Cada ponto representa um país. A regularidade empírica é clara: países mais
ricos tendem a trabalhar menos horas por ano. Alemanha e França, com renda per
capita acima de US$ 50 mil, trabalham entre 1,3 mil e 1,5 mil horas anuais. Já
países de renda média ou baixa concentram-se acima de 1,8 mil ou 2 mil horas.
O
Brasil aparece com cerca de 2 mil horas anuais e renda per capita próxima de
US$ 20 mil (PPP). À primeira vista, isso sugere que “o brasileiro trabalha
muito”. Mas o ponto crucial é relativo: para o nível de renda que temos, o
Brasil não está acima da curva esperada.
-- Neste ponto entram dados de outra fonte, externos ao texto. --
$ cat config.mk
export PLATFORM = sky130hd
export DESIGN_NAME = rle_encoder
export DESIGN_NICKNAME = d
export VERILOG_FILES = /design/src/rtl/rle_pkg.sv /design/src/rtl/rle_nibble_packer.sv /design/src/rtl/rle_encoder.sv
export SDC_FILE = /design/constraint.sdc
export NUM_CORES = 1
export LEC_CHECK = 0
export BUFFER_PORTS_ARGS = -buffer_cell sky130_fd_sc_hd__buf_4
export CAP_MARGIN = 5
export CORE_UTILIZATION = 30
export DETAILED_ROUTE_END_ITERATION = 8
export PLACE_DENSITY = 0.49
export SYNTH_ARGS = -nofsm -noshare
export SYNTH_HDL_FRONTEND = slang
export SYNTH_HIERARCHICAL = 1
export SYNTH_SLANG_ARGS = --single-unit
$ cat constraint.sdc
create_clock -name clk -period 3.1 [get_ports clk]
set_input_delay 0.155 -clock clk [delete_from_list [all_inputs] [get_ports clk]]
set_output_delay 0.155 -clock clk [all_outputs]
set_load 0.02 [all_outputs]
--- src/rtl/fir_coef_pkg.sv ---
// rtl/fir_coef_pkg.sv - shared types and frame sizing for the FIR coefficient loader
// FIR_COEF_CHECKSUM_EN adds a trailing checksum word to every frame.
package fir_coef_pkg;

  typedef enum logic [1:0] {IDLE, LOAD, PEND, DRAIN} loader_state_t;
  typedef enum logic [1:0] {ERR_NONE, ERR_SHORT, ERR_LONG, ERR_CSUM} coef_err_t;

  function automatic int frame_len(input int n_taps);
`ifdef FIR_COEF_CHECKSUM_EN
    return n_taps + 1;
`else
    return n_taps;
`endif
  endfunction

endpackage

--- src/rtl/fir_coef_bank.sv ---
// rtl/fir_coef_bank.sv - shadow coefficient bank with single-cycle copy into the active bank
// Reset clears both banks so a half-written shadow never reaches the filter.
module fir_coef_bank
  import fir_coef_pkg::*;
#(
  parameter int N_TAPS     = 8,
  parameter int COEF_WIDTH = 16
) (
  input  logic                         i_clk,
  input  logic                         i_rst,
  input  logic                         i_we,
  input  logic [$clog2(N_TAPS)-1:0]    i_addr,
  input  logic [COEF_WIDTH-1:0]        i_data,
  input  logic                         i_commit,
  output logic [N_TAPS*COEF_WIDTH-1:0] o_coef
);

  logic [COEF_WIDTH-1:0]        r_shadow [N_TAPS];
  logic [N_TAPS*COEF_WIDTH-1:0] r_active;

  always_ff @(posedge i_clk) begin
    if (i_rst) begin
      for (int i = 0; i < N_TAPS; i++) r_shadow[i] <= '0;
      r_active <= '0;
    end else begin
      if (i_we) r_shadow[i_addr] <= i_data;
      if (i_commit) begin
        for (int i = 0; i < N_TAPS; i++) r_active[i*COEF_WIDTH +: COEF_WIDTH] <= r_shadow[i];
      end
    end
  end

  assign o_coef = r_active;

endmodule

--- src/rtl/fir_coef_loader.sv ---
// rtl/fir_coef_loader.sv - coefficient frame loader: length/checksum validation and gated bank swap
// Optional trailing-checksum support is enabled by FIR_COEF_CHECKSUM_EN.
module fir_coef_loader
  import fir_coef_pkg::*;
#(
  parameter int N_TAPS     = 8,
  parameter int COEF_WIDTH = 16
) (
  input  logic                         i_clk,
  input  logic                         i_rst,
  input  logic                         i_s_valid,
  output logic                         o_s_ready,
  input  logic [COEF_WIDTH-1:0]        i_s_data,
  input  logic                         i_s_last,
  input  logic                         i_swap_en,
  output logic [N_TAPS*COEF_WIDTH-1:0] o_coef_out,
  output logic                         o_coef_update,
  output logic                         o_busy,
  output logic                         o_err_valid,
  output logic [1:0]                   o_err_code
);

  localparam int FRAME_LEN = frame_len(N_TAPS);
  localparam int CNT_W     = $clog2(N_TAPS + 2);
  localparam int AW        = $clog2(N_TAPS);
  localparam logic [CNT_W-1:0] LAST_IDX = CNT_W'(FRAME_LEN - 1);
  localparam logic [CNT_W-1:0] TAPS_IDX = CNT_W'(N_TAPS);
  localparam logic [CNT_W-1:0] SAT_CNT  = CNT_W'(FRAME_LEN);

  loader_state_t    r_state, w_state_nxt;
  logic [CNT_W-1:0] r_count, w_count_nxt;
  logic             r_coef_update;
  logic             r_err_valid;
  coef_err_t        r_err_code;
  coef_err_t        w_err;
  logic             w_xfer;
  logic             w_we;
  logic             w_commit;
  logic             w_csum_ok;

  assign o_s_ready = (r_state != PEND);
  assign w_xfer    = i_s_valid & o_s_ready;
  // The checksum word (index N_TAPS) is compared, never stored.
  assign w_we      = w_xfer && ((r_state == IDLE) || ((r_state == LOAD) && (r_count < TAPS_IDX)));

`ifdef FIR_COEF_CHECKSUM_EN
  logic [COEF_WIDTH-1:0] r_sum;

  always_ff @(posedge i_clk) begin
    if (i_rst) begin
      r_sum <= '0;
    end else if (w_xfer && (r_state == IDLE)) begin
      r_sum <= i_s_data;
    end else if (w_we) begin
      r_sum <= r_sum + i_s_data;
    end
  end

  assign w_csum_ok = (i_s_data == r_sum);
`else
  assign w_csum_ok = 1'b1;
`endif

  always_comb begin
    w_state_nxt = r_state;
    w_count_nxt = r_count;
    w_commit    = 1'b0;
    w_err       = ERR_NONE;
    unique case (r_state)
      IDLE: begin
        if (w_xfer) begin
          if (i_s_last) begin
            w_err = ERR_SHORT;
          end else begin
            w_state_nxt = LOAD;
            w_count_nxt = CNT_W'(1);
          end
        end
      end
      LOAD: begin
        if (w_xfer) begin
          if (r_count == LAST_IDX) begin
            if (!i_s_last) begin
              w_state_nxt = DRAIN;
              w_count_nxt = SAT_CNT;
            end else if (w_csum_ok) begin
              w_state_nxt = PEND;
              w_count_nxt = '0;
            end else begin
              w_err       = ERR_CSUM;
              w_state_nxt = IDLE;
              w_count_nxt = '0;
            end
          end else if (i_s_last) begin
            w_err       = ERR_SHORT;
            w_state_nxt = IDLE;
            w_count_nxt = '0;
          end else begin
            w_count_nxt = r_count + 1'b1;
          end
        end
      end
      PEND: begin
        if (i_swap_en) begin
          w_commit    = 1'b1;
          w_state_nxt = IDLE;
          w_count_nxt = '0;
        end
      end
      DRAIN: begin
        if (w_xfer && i_s_last) begin
          w_err       = ERR_LONG;
          w_state_nxt = IDLE;
          w_count_nxt = '0;
        end
      end
      default: begin
        w_state_nxt = IDLE;
        w_count_nxt = '0;
      end
    endcase
  end

  always_ff @(posedge i_clk) begin
    if (i_rst) begin
      r_state       <= IDLE;
      r_count       <= '0;
      r_coef_update <= 1'b0;
      r_err_valid   <= 1'b0;
      r_err_code    <= ERR_NONE;
    end else begin
      r_state       <= w_state_nxt;
      r_count       <= w_count_nxt;
      r_coef_update <= w_commit;
      r_err_valid   <= (w_err != ERR_NONE);
      if (w_err != ERR_NONE) r_err_code <= w_err;
    end
  end

  fir_coef_bank #(
    .N_TAPS     (N_TAPS),
    .COEF_WIDTH (COEF_WIDTH)
  ) u_bank (
    .i_clk    (i_clk),
    .i_rst    (i_rst),
    .i_we     (w_we),
    .i_addr   (r_count[AW-1:0]),
    .i_data   (i_s_data),
    .i_commit (w_commit),
    .o_coef   (o_coef_out)
  );

  assign o_coef_update = r_coef_update;
  assign o_busy        = (r_state != IDLE);
  assign o_err_valid   = r_err_valid;
  assign o_err_code    = r_err_code;

endmodule

--- config.mk ---
export PLATFORM = sky130hd
export DESIGN_NAME = fir_coef_loader
export DESIGN_NICKNAME = d
export VERILOG_FILES = /design/src/rtl/fir_coef_pkg.sv /design/src/rtl/fir_coef_bank.sv /design/src/rtl/fir_coef_loader.sv
export SDC_FILE = /design/constraint.sdc
export NUM_CORES = 1
export LEC_CHECK = 0
export CAP_MARGIN = 15
export CORE_AREA = 2 2 150 152
export CTS_CLUSTER_SIZE = 8
export DETAILED_ROUTE_END_ITERATION = 10
export DIE_AREA = 0 0 152 154
export GPL_TIMING_DRIVEN = 1
export PLACE_DENSITY = 0.68
export SLEW_MARGIN = 0
export SYNTH_ARGS = -nofsm -noshare
export SYNTH_HDL_FRONTEND = slang
export SYNTH_SLANG_ARGS = --single-unit
export TNS_END_PERCENT = 30
--- constraint.sdc ---
create_clock -name i_clk -period 3 [get_ports i_clk]
set_input_delay 0.45 -clock i_clk [delete_from_list [all_inputs] [get_ports i_clk]]
set_output_delay 0.45 -clock i_clk [all_outputs]
set_load 0.05 [all_outputs]
==> results of run 1 <==
## report_power, final
group | internal [mW] | switching (mW)
clock network | 2.53 | 1.48
registers | 3.88 | 0.0269
logic | 0.0548 | 0.150
## per-stage QoR
stage / cells / hold WS (ps)
global route: 1365 / 229
detailed placement: 1295 / 448
finish: 1366 / 224
CTS: 1365 / 206
global placement: 1295 / 444
floorplan: 902 / 471
## registers in the layout, summed over array words and instances (netlist names)
| signal | cells |
|---|---|
| r_state | 2 |
| o_coef_update | 1 |
| o_err_code | 2 |
| u_bank.r_shadow | 128 |
| o_err_valid | 1 |
| o_coef_out | 128 |
| r_count | 4 |
## how the worst max path moves through the flow
stage                     from                endpoint  slack, ps  depth (start not counted)
floorplan           r_state[1]   u_bank.r_shadow[3][0]       1290                          5
global placement     i_s_valid  u_bank.r_shadow[1][14]        650                          5
detailed placement   i_s_valid   u_bank.r_shadow[3][7]        640                          5
CTS                 r_state[1]                  o_busy        510                          2
global route        r_state[1]                  o_busy        450                          2
finish              r_state[1]                  o_busy        540                          2
## area by class of cell
class / instances / area [sq um] / share of cell area, %
flip-flops and latches: 266 / 6610 / 52.4
multi-input cells: 579 / 2830 / 22.5
repair buffers: 168 / 1670 / 13.2
clock buffers: 69 / 1130 / 8.97
well taps: 280 / 350 / 2.78
clock inverters: 1 / 8.76 / 0.0695
inverters: 2 / 7.51 / 0.0595
diodes: 1 / 2.50 / 0.0198
## metal layers
metal | part of all wire, % | wire (microns)
met1 | 45 | 10500
met2 | 45 | 10400
met3 | 7.9 | 1830
met4 | 2.4 | 553
met5 | 0 | 0
## synth_stat cells, types with 2 or more instances
cell type	number	area, sq um
and2_1	128	801
nand3_1	3	15.0
dfxtp_1	138	2760
o21ai_0	3	15.0
nand2_1	261	980
a221oi_1	2	17.5
a21oi_1	133	666
clkbuf_2	2	10.0
buf_1	2	7.51
clkbuf_1	42	158
nand2b_1	5	31.3
edfxtp_1	128	3840
nor2_1	11	41.3
and3b_1	2	17.5
nor3_2	2	20.0
inv_1	2	7.51
buf_2	7	35.0
or2_2	9	56.3
nand3b_1	2	15.0
and2b_1	2	15.0
## logic make-up (layout without fill, tap and decap cells)
logic type      count (synthesis)  after routing  synth area share [%]
simple gates                  437            437                  21.7
flops                         266            266                  68.3
compound gates                140            140                  7.37
buf+inv                        57            240                  2.44
fa+ha+maj                       1              1                 0.129
mux                             1              1                 0.103
other cells                     0              1                     0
Chile, México e Argentina exibem
padrões semelhantes. O Chile, por exemplo, tem renda próxima e trabalha algo
como 1,9 mil–2 mil horas; o México trabalha cerca de 1,6 mil–1,7 mil horas, com
renda parecida; a Argentina também gira em torno disso. Não estamos fora da
tendência estrutural observada internacionalmente.
O que o
gráfico realmente evidencia é outra questão: a correlação negativa entre
complexidade produtiva e renda e as horas trabalhadas. Economias sofisticadas
conseguem gerar muito valor por hora trabalhada. Por isso, podem sustentar
salários altos com jornadas menores. A Alemanha produz mais PIB per capita
trabalhando cerca de 600 a 700 horas a menos por ano do que o Brasil. A
diferença não está no esforço individual, mas na produtividade sistêmica —
tecnologia, capital físico, organização empresarial e estrutura produtiva.
Portanto,
afirmar que “o brasileiro trabalha muito e, por isso, é pobre” ou, ao
contrário, que “trabalha demais para o que produz” simplifica excessivamente o
problema. O trabalhador brasileiro trabalha aproximadamente o que se observa em
economias de renda média. O problema central não é a quantidade de horas, mas o
valor agregado por hora. Somos uma economia com menor densidade tecnológica,
menor intensidade de capital e menor complexidade industrial. Isso comprime a
produtividade média e, consequentemente, a renda.
Em
síntese, o gráfico não é uma crítica ao esforço do trabalhador brasileiro. Ele
é um retrato estrutural: países ricos trabalham menos porque são mais
produtivos; não são mais produtivos porque trabalham menos. A variável decisiva
é a sofisticação produtiva. Se quisermos reduzir jornadas mantendo ou elevando
salários, o caminho não passa por exigir mais horas, mas por transformar a
estrutura produtiva — aumentar a complexidade, a tecnologia e o aprendizado
cumulativo. É aí que a verdadeira diferença se constrói.